▶ _Work instruction_
Keep to one stretch of the data below, the lines from the one with "resized for setup,0,1" up to and including the one with "export CTS_CLUSTER_DIAMETER = 60", and return that stretch exactly.

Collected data
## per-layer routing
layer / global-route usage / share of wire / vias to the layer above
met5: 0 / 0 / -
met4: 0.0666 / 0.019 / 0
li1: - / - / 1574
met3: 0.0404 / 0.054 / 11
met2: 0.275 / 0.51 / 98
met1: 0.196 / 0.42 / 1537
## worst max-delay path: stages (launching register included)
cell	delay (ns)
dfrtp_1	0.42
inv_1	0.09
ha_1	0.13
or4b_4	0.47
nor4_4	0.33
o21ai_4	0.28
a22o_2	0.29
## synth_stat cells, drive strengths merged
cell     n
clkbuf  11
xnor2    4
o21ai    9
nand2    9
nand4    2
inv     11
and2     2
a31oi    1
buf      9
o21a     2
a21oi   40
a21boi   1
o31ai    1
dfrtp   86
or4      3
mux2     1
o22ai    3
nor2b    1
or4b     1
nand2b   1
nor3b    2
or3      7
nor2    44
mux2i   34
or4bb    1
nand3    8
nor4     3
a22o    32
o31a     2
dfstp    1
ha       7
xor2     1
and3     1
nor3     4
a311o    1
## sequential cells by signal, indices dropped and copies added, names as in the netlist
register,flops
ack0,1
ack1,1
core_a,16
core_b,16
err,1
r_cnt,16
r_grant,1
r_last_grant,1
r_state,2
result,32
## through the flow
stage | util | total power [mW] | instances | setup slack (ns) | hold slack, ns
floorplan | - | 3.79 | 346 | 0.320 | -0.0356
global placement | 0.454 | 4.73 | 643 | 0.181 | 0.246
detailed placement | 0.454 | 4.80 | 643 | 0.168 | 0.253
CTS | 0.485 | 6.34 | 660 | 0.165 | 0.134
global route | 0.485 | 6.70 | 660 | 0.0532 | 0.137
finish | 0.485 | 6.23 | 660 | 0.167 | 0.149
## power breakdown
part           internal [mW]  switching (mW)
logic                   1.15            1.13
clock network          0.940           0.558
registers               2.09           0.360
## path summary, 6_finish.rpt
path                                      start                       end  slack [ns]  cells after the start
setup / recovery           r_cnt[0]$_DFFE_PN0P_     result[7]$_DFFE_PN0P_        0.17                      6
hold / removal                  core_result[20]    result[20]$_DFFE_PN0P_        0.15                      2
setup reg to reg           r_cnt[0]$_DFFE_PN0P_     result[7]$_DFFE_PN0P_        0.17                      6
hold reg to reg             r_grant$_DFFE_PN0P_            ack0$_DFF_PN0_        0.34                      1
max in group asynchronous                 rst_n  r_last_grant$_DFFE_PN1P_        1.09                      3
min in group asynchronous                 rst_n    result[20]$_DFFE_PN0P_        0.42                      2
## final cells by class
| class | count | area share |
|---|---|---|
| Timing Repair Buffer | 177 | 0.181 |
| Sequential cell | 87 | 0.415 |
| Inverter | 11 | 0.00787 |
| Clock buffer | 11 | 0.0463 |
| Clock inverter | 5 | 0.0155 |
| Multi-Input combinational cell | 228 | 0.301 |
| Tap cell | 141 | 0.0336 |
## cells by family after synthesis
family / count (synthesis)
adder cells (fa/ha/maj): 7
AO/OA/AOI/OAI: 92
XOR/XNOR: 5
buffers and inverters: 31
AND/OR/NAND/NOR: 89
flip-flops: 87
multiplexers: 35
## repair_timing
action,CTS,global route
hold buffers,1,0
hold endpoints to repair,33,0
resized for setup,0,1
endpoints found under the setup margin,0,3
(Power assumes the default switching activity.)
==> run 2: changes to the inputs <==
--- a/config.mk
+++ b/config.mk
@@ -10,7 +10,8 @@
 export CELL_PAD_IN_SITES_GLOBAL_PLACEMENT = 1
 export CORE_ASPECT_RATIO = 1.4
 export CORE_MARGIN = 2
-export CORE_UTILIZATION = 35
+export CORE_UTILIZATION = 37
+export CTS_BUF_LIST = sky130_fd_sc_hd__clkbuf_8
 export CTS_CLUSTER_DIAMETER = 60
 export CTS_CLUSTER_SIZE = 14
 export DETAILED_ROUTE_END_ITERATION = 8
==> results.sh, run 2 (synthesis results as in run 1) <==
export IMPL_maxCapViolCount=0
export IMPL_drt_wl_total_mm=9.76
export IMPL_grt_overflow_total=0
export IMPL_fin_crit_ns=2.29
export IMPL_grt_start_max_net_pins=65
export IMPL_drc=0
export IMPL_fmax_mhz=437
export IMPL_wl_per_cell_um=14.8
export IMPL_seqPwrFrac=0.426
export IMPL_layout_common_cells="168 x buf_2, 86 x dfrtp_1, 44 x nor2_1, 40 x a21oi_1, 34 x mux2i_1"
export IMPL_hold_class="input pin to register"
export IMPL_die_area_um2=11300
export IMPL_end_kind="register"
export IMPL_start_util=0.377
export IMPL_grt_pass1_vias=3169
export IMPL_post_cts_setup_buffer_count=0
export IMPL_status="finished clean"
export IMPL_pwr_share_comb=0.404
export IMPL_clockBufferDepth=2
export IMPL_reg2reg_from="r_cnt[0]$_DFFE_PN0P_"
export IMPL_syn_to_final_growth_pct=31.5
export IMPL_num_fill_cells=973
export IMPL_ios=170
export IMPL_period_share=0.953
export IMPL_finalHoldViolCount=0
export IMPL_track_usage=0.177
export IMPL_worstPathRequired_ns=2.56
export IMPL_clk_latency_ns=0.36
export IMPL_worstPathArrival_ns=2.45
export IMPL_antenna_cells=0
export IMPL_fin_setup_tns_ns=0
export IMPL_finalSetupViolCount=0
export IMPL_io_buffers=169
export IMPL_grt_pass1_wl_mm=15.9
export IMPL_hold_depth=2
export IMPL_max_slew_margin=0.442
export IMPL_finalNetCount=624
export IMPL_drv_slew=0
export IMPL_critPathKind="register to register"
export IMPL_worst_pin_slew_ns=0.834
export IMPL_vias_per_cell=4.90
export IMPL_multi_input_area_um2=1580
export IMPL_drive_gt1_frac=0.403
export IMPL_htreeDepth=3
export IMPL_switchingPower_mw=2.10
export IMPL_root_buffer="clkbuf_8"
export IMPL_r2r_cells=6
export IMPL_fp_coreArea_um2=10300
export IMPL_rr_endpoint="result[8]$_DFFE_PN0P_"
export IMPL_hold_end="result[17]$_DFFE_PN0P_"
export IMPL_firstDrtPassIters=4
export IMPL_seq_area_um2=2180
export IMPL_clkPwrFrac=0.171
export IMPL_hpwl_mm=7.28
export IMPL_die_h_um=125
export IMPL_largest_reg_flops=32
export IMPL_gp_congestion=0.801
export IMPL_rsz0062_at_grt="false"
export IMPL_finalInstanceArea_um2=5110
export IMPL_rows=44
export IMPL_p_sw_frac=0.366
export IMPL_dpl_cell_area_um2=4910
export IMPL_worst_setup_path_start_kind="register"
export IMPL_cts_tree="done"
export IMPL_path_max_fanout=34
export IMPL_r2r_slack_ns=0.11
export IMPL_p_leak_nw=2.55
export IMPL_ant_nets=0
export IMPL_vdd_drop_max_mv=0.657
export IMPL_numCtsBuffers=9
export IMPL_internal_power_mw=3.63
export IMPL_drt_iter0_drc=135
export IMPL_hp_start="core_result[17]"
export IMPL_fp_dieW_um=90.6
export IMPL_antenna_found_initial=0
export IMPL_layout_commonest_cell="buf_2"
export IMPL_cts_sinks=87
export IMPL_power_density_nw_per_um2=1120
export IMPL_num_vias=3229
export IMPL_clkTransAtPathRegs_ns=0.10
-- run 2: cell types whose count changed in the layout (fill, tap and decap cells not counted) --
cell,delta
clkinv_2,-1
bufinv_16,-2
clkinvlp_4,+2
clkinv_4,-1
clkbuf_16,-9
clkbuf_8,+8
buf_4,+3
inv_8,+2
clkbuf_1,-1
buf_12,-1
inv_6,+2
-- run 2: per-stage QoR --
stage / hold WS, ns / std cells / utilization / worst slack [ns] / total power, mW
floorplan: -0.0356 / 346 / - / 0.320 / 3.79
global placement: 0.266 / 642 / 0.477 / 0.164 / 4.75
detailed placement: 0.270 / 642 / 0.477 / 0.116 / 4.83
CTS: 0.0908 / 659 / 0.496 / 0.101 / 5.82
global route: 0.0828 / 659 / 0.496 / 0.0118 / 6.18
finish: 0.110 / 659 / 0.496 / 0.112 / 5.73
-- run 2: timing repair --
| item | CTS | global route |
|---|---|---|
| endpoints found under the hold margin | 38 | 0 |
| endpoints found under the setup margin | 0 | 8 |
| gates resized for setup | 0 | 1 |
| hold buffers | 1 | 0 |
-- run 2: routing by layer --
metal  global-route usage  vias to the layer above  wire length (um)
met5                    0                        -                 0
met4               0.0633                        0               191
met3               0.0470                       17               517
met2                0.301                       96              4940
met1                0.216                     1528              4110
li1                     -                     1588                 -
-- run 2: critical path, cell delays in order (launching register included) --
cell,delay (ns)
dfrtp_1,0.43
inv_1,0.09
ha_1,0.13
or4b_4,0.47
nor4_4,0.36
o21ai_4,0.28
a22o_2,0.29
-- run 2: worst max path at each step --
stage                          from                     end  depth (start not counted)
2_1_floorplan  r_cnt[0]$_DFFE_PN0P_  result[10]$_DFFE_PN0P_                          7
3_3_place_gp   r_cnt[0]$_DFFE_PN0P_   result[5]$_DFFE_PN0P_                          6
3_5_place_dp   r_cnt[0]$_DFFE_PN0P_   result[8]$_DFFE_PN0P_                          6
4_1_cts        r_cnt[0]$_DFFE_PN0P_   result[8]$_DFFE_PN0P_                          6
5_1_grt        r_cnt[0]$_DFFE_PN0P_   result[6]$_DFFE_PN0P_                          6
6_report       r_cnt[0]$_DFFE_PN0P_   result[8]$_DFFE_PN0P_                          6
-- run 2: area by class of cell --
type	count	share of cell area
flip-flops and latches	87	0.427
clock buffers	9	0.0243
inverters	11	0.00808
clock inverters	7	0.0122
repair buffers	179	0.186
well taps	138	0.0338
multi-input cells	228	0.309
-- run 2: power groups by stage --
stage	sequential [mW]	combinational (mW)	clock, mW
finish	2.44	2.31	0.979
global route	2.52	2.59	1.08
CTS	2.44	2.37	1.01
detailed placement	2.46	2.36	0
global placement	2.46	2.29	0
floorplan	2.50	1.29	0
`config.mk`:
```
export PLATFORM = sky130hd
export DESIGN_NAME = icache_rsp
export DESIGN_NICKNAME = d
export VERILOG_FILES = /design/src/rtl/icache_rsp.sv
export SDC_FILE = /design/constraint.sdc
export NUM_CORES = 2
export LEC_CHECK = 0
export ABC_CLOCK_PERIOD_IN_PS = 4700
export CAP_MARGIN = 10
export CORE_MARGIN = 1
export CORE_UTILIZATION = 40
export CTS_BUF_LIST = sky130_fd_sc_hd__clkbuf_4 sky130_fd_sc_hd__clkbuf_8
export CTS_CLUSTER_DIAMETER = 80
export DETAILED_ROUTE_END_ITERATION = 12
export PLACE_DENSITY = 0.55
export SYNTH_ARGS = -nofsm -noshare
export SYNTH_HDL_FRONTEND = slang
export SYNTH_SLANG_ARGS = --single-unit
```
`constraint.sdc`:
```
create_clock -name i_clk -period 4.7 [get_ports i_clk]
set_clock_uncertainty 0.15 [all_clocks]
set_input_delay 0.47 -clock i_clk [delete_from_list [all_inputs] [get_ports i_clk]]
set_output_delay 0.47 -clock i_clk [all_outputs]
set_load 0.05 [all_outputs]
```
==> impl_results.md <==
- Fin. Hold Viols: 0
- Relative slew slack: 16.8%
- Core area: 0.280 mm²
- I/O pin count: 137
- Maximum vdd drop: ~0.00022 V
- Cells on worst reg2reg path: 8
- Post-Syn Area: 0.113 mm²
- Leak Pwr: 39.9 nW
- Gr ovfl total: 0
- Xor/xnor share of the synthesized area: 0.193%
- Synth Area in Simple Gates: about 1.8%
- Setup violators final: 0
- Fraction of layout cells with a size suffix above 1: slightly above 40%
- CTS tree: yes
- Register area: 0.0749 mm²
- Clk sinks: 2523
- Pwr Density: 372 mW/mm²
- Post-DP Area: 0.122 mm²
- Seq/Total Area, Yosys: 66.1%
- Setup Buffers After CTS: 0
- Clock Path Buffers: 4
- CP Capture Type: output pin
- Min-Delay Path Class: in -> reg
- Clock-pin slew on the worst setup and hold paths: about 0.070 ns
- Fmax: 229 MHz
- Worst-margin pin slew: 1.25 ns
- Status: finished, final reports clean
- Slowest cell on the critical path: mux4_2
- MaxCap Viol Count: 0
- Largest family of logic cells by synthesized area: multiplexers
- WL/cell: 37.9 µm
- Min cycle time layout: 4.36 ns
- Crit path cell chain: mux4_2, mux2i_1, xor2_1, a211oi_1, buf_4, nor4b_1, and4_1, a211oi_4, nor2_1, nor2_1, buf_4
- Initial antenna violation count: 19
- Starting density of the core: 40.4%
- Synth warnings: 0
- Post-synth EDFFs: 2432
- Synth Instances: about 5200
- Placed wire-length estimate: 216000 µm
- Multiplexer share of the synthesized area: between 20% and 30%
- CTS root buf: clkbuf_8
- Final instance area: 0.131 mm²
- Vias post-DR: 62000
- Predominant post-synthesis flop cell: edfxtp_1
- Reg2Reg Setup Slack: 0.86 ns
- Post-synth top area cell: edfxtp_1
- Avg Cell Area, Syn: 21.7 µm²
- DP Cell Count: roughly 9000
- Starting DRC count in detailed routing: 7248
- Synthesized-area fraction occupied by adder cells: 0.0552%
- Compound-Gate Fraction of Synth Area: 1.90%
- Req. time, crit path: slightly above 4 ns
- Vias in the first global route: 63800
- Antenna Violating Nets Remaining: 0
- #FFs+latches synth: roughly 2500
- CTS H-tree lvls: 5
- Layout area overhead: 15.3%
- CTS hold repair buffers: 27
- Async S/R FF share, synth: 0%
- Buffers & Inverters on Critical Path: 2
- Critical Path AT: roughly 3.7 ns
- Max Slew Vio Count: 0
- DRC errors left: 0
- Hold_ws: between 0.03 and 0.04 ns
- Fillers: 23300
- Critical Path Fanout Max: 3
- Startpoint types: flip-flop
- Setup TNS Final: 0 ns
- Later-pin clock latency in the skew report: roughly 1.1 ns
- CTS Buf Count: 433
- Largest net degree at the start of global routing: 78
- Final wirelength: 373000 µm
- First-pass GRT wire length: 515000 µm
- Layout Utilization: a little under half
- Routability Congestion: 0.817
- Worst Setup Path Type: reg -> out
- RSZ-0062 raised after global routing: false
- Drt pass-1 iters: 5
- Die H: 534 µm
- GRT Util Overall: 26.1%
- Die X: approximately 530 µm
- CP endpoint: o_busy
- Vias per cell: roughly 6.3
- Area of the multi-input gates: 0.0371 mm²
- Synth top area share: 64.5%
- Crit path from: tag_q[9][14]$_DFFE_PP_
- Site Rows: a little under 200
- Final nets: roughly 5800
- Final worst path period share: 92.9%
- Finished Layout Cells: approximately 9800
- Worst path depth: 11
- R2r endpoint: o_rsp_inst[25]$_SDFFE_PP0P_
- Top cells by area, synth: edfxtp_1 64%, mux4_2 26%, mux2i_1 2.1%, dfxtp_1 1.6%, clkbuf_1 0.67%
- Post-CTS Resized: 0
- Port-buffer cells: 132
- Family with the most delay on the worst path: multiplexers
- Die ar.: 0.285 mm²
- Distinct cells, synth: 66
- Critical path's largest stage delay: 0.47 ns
**config.mk**
```make
export PLATFORM = sky130hd
export DESIGN_NAME = sub_bytes_ctrl_flat
export DESIGN_NICKNAME = d
export VERILOG_FILES = /design/src/rtl/sub_bytes_ctrl_if.sv /design/src/rtl/sub_bytes_ctrl.sv /design/src/flat_wrapper.sv
export SDC_FILE = /design/constraint.sdc
export NUM_CORES = 1
export LEC_CHECK = 0
export ABC_AREA = 1
export CORE_UTILIZATION = 64
export CTS_CLUSTER_DIAMETER = 200
export DETAILED_ROUTE_END_ITERATION = 10
export DONT_BUFFER_PORTS = 1
export PLACE_DENSITY = 0.88
export SLEW_MARGIN = 25
export SYNTH_ARGS = -nofsm -noshare
export SYNTH_HDL_FRONTEND = slang
export SYNTH_SLANG_ARGS = --single-unit
```
**constraint.sdc**
```tcl
create_clock -name clk -period 2.8 [get_ports clk]
set_clock_uncertainty 0.2 [all_clocks]
set_input_delay 0.42 -clock clk [delete_from_list [all_inputs] [get_ports clk]]
set_output_delay 0.42 -clock clk [all_outputs]
set_load 0.02 [all_outputs]
```
**src/rtl/sub_bytes_ctrl_if.sv**
```systemverilog
// Bundle of every signal between the SubBytes sequencer and its neighbours:
// the upstream state strobe, the shared sbox request/response port and the
// downstream ShiftRows result.
//
// Handshake semantics (single reference for all strobes on this bundle):
//   - state_in_vld is a 1-cycle start strobe. It is honoured only when sb_ready=1.
//     While sb_ready=0 it is dropped with no effect.
//   - sub_bytes_val_vld is a 1-cycle request strobe. It is issued only in a cycle
//     after sbox_available was seen high. It is never retracted or repeated,
//     except as a re-request after a response timeout.
//   - sub_bytes_sbox_data_vld is a 1-cycle response strobe. It is consumed only
//     while a request is outstanding and is ignored otherwise.
//   - state_out_vld is a 1-cycle result strobe with no back-pressure. state_out
//     keeps its value between strobes.
interface sub_bytes_ctrl_if #(
    parameter int WORD_W    = 32,
    parameter int NUM_WORDS = 4
);
    localparam int STATE_W = WORD_W * NUM_WORDS;

    logic [STATE_W-1:0] state_in;
    logic               state_in_vld;
    logic               sb_ready;
    logic               sbox_available;
    logic [WORD_W-1:0]  sub_bytes_val;
    logic               sub_bytes_val_vld;
    logic [WORD_W-1:0]  sub_bytes_sbox_data;
    logic               sub_bytes_sbox_data_vld;
    logic [STATE_W-1:0] state_out;
    logic               state_out_vld;
    logic               sb_err;
    logic [1:0]         dbg_state;

    // master: the sequencer itself
    modport master (
        input  state_in, state_in_vld, sbox_available,
               sub_bytes_sbox_data, sub_bytes_sbox_data_vld,
        output sb_ready, sub_bytes_val, sub_bytes_val_vld,
               state_out, state_out_vld, sb_err, dbg_state
    );

    // slave: the environment (upstream, sbox_lut, ShiftRows)
    modport slave (
        output state_in, state_in_vld, sbox_available,
               sub_bytes_sbox_data, sub_bytes_sbox_data_vld,
        input  sb_ready, sub_bytes_val, sub_bytes_val_vld,
               state_out, state_out_vld, sb_err, dbg_state
    );
endinterface

```
**src/rtl/sub_bytes_ctrl.sv**
```systemverilog
// SubBytes sequencer.
// It takes a 128-bit AES state and sends it to the shared sbox_lut as four
// 32-bit words, most significant word first. It reassembles the substituted
// words in the same byte order and then raises a single result strobe.
// It uses the sbox only when sbox_available says key expansion is not using it.
// A missing response is re-requested after TIMEOUT cycles, and sticky sb_err
// records that this happened.
module sub_bytes_ctrl #(
    parameter int WORD_W    = 32,
    parameter int NUM_WORDS = 4,
    parameter int TIMEOUT   = 15
) (
    input  logic             clk,
    input  logic             reset,
    sub_bytes_ctrl_if.master bus
);
    localparam int STATE_W = WORD_W * NUM_WORDS;
    localparam int LSB_W   = $clog2(STATE_W);

    localparam logic [1:0] LAST_WORD    = 2'(NUM_WORDS - 1);
    localparam logic [3:0] TIMEOUT_CNT  = 4'(TIMEOUT);

    typedef enum logic [1:0] {
        IDLE  = 2'd0,
        ISSUE = 2'd1,
        WAIT  = 2'd2,
        DONE  = 2'd3
    } state_e;

    state_e             state_q, state_d;
    logic [1:0]         cnt_q, cnt_d;
    logic [3:0]         wait_cnt_q, wait_cnt_d;
    logic [STATE_W-1:0] in_q, in_d;
    logic [WORD_W-1:0]  val_q, val_d;
    logic               val_vld_q, val_vld_d;
    logic [STATE_W-1:0] out_q, out_d;
    logic               out_vld_q, out_vld_d;
    logic               err_q, err_d;

    logic [LSB_W-1:0]   word_lsb;
    logic [3:0]         wait_inc;

    // Word 0 sits at the top of the state, so the bit offset counts down as cnt rises
    assign word_lsb = LSB_W'((NUM_WORDS - 1 - int'(cnt_q)) * WORD_W);
    assign wait_inc = wait_cnt_q + 4'd1;

    // Next-state and next-output logic of the sequencer
    always_comb begin
        state_d    = state_q;
        cnt_d      = cnt_q;
        wait_cnt_d = wait_cnt_q;
        in_d       = in_q;
        val_d      = val_q;
        val_vld_d  = 1'b0;
        out_d      = out_q;
        out_vld_d  = 1'b0;
        err_d      = err_q;
        case (state_q)
            IDLE: begin
                if (bus.state_in_vld) begin
                    in_d    = bus.state_in;
                    cnt_d   = 2'd0;
                    state_d = ISSUE;
                end
            end
            ISSUE: begin
                // Key expansion owns the sbox while sbox_available is low
                if (bus.sbox_available) begin
                    val_d      = in_q[word_lsb +: WORD_W];
                    val_vld_d  = 1'b1;
                    wait_cnt_d = 4'd0;
                    state_d    = WAIT;
                end
            end
            WAIT: begin
                // A response takes priority over a timeout in the same cycle
                if (bus.sub_bytes_sbox_data_vld) begin
                    out_d[word_lsb +: WORD_W] = bus.sub_bytes_sbox_data;
                    if (cnt_q == LAST_WORD) begin
                        state_d = DONE;
                    end else begin
                        cnt_d   = cnt_q + 2'd1;
                        state_d = ISSUE;
                    end
                end else begin
                    wait_cnt_d = wait_inc;
                    if (wait_inc == TIMEOUT_CNT) begin
                        err_d   = 1'b1;
                        state_d = ISSUE;
                    end
                end
            end
            DONE: begin
                out_vld_d = 1'b1;
                state_d   = IDLE;
            end
            default: state_d = IDLE;
        endcase
    end

    // State and registered outputs, cleared asynchronously by reset
    always_ff @(posedge clk or negedge reset) begin
        if (!reset) begin
            state_q    <= IDLE;
            cnt_q      <= 2'd0;
            wait_cnt_q <= 4'd0;
            in_q       <= '0;
            val_q      <= '0;
            val_vld_q  <= 1'b0;
            out_q      <= '0;
            out_vld_q  <= 1'b0;
            err_q      <= 1'b0;
        end else begin
            state_q    <= state_d;
            cnt_q      <= cnt_d;
            wait_cnt_q <= wait_cnt_d;
            in_q       <= in_d;
            val_q      <= val_d;
            val_vld_q  <= val_vld_d;
            out_q      <= out_d;
            out_vld_q  <= out_vld_d;
            err_q      <= err_d;
        end
    end

    assign bus.sb_ready          = (state_q == IDLE);
    assign bus.sub_bytes_val     = val_q;
    assign bus.sub_bytes_val_vld = val_vld_q;
    assign bus.state_out         = out_q;
    assign bus.state_out_vld     = out_vld_q;
    assign bus.sb_err            = err_q;
    assign bus.dbg_state         = state_q;
endmodule

```
**src/flat_wrapper.sv**
```systemverilog
// flat-port wrapper written by rule: the top's interface ports become plain ports
module sub_bytes_ctrl_flat 
#(
    parameter int WORD_W    = 32,
    parameter int NUM_WORDS = 4,
    parameter int TIMEOUT   = 15
)
  (clk, reset, bus_state_in, bus_state_in_vld, bus_sbox_available, bus_sub_bytes_sbox_data, bus_sub_bytes_sbox_data_vld, bus_sb_ready, bus_sub_bytes_val, bus_sub_bytes_val_vld, bus_state_out, bus_state_out_vld, bus_sb_err, bus_dbg_state);
  sub_bytes_ctrl_if #(.WORD_W(WORD_W), .NUM_WORDS(NUM_WORDS)) bus_i ();
  input  logic clk;
  input  logic reset;
  input wire logic [$bits(bus_i.state_in)-1:0] bus_state_in;
  input wire logic [$bits(bus_i.state_in_vld)-1:0] bus_state_in_vld;
  input wire logic [$bits(bus_i.sbox_available)-1:0] bus_sbox_available;
  input wire logic [$bits(bus_i.sub_bytes_sbox_data)-1:0] bus_sub_bytes_sbox_data;
  input wire logic [$bits(bus_i.sub_bytes_sbox_data_vld)-1:0] bus_sub_bytes_sbox_data_vld;
  output wire logic [$bits(bus_i.sb_ready)-1:0] bus_sb_ready;
  output wire logic [$bits(bus_i.sub_bytes_val)-1:0] bus_sub_bytes_val;
  output wire logic [$bits(bus_i.sub_bytes_val_vld)-1:0] bus_sub_bytes_val_vld;
  output wire logic [$bits(bus_i.state_out)-1:0] bus_state_out;
  output wire logic [$bits(bus_i.state_out_vld)-1:0] bus_state_out_vld;
  output wire logic [$bits(bus_i.sb_err)-1:0] bus_sb_err;
  output wire logic [$bits(bus_i.dbg_state)-1:0] bus_dbg_state;
  assign bus_i.state_in = bus_state_in;
  assign bus_i.state_in_vld = bus_state_in_vld;
  assign bus_i.sbox_available = bus_sbox_available;
  assign bus_i.sub_bytes_sbox_data = bus_sub_bytes_sbox_data;
  assign bus_i.sub_bytes_sbox_data_vld = bus_sub_bytes_sbox_data_vld;
  assign bus_sb_ready = bus_i.sb_ready;
  assign bus_sub_bytes_val = bus_i.sub_bytes_val;
  assign bus_sub_bytes_val_vld = bus_i.sub_bytes_val_vld;
  assign bus_state_out = bus_i.state_out;
  assign bus_state_out_vld = bus_i.state_out_vld;
  assign bus_sb_err = bus_i.sb_err;
  assign bus_dbg_state = bus_i.dbg_state;
  sub_bytes_ctrl #(.WORD_W(WORD_W), .NUM_WORDS(NUM_WORDS), .TIMEOUT(TIMEOUT)) u_core (.clk(clk), .reset(reset), .bus(bus_i));
endmodule
```
==> qor.txt <==
Vias in the first global route: 11620
Hold Worst Slack: -0.6357 ns
CTS Sinks: 299
Gr usage total: 39.88%
Largest net degree at the start of global routing: 300
Post CTS Setup Buffer Count: 0
Total number of vias: 11350
Placement Setup Slack: 0.5422 ns
Final TNS setup: 0 ns
Worst-skew pair later-pin latency: 0.54 ns
Starting Density: 65.36%
Failing checks: hold timing
# rows: 52
DRC viols: 0
Fin crit share: 86.94%
Worst hold path class: input pin to asynchronous set/reset pin
Final setup fails: 0
Status: finished with violations
Port buffer count: 0
Final Hold Fails: 299
H-tree Lvls: 1
GRT overflow: 0
CTS buffer count: 30
Slew margin rel.: 26.29%
Synth unique cells: 30
Ys Warns: 0
Initial DRC Count: 1105
WP data required: 3.01 ns
I/O pins: 331
Hpwl dp: 21380 um
CTS tree: yes
Fin worst setup slack: 0.3658 ns
Worst Setup Start Kind: flip-flop
Root Driver: clkbuf_16
RSZ-0062 raised after global routing: false
Commonest non-fill, non-tap cell in the layout: dfrtp_1
Slew Viols, Final: 0
Final Critical Period: 2.434 ns
Synth Instances: 1310
Clk buf depth: 3
Pwr Density: 1068 mW/mm^2
CP max FO: 19
Share of layout cells above drive strength 1: 15.24%
Die Wd: 146.0 um
Worst path arrival time: 2.65 ns
Leak: 7.670 nW
Max_cap viols: 0
Detailed Routing Iterations Pass 1: 6
Antenna Nets Post-Route: 0
Syn_nets: 1482
Wirelength per Cell: 24.60 um
FF+latch count, synth: 299
GP Congestion: 0.8714
Via/cell ratio: 6.582
DRT Wirelength: 42400 um
Fmax: 410.8 MHz
CP Class: flip-flop to flip-flop
Area growth, synth to finish: 19.61%
Cell Area, Synth: 0.01327 sq mm
Initial antenna violation count: 4
Syn_area_per_cell: 10.13 sq um
Resized Gates After CTS: 0
Commonest non-fill, non-tap cells in the layout: dfrtp_1 (298), nand2_1 (239), dlygate4sd3_1 (164)
First-pass GRT wire length: 66050 um
Worst-case vdd ir drop: 0.7963 mV
CTS clk-pin slew, worst paths: 0.07 ns
Core Box Area: 0.02030 sq mm
Die Ht: 146.0 um
Post-CTS Hold Fix Bufs: 164
Final nets: 1601
Die area: 0.02131 sq mm
Worst slew pin tran: 1.106 ns
Setup crit end kind: flip-flop
Register area share after synthesis: 56.39%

▶ _Result of the exercise_
resized for setup,0,1
endpoints found under the setup margin,0,3
(Power assumes the default switching activity.)
==> run 2: changes to the inputs <==
--- a/config.mk
+++ b/config.mk
@@ -10,7 +10,8 @@
 export CELL_PAD_IN_SITES_GLOBAL_PLACEMENT = 1
 export CORE_ASPECT_RATIO = 1.4
 export CORE_MARGIN = 2
-export CORE_UTILIZATION = 35
+export CORE_UTILIZATION = 37
+export CTS_BUF_LIST = sky130_fd_sc_hd__clkbuf_8
 export CTS_CLUSTER_DIAMETER = 60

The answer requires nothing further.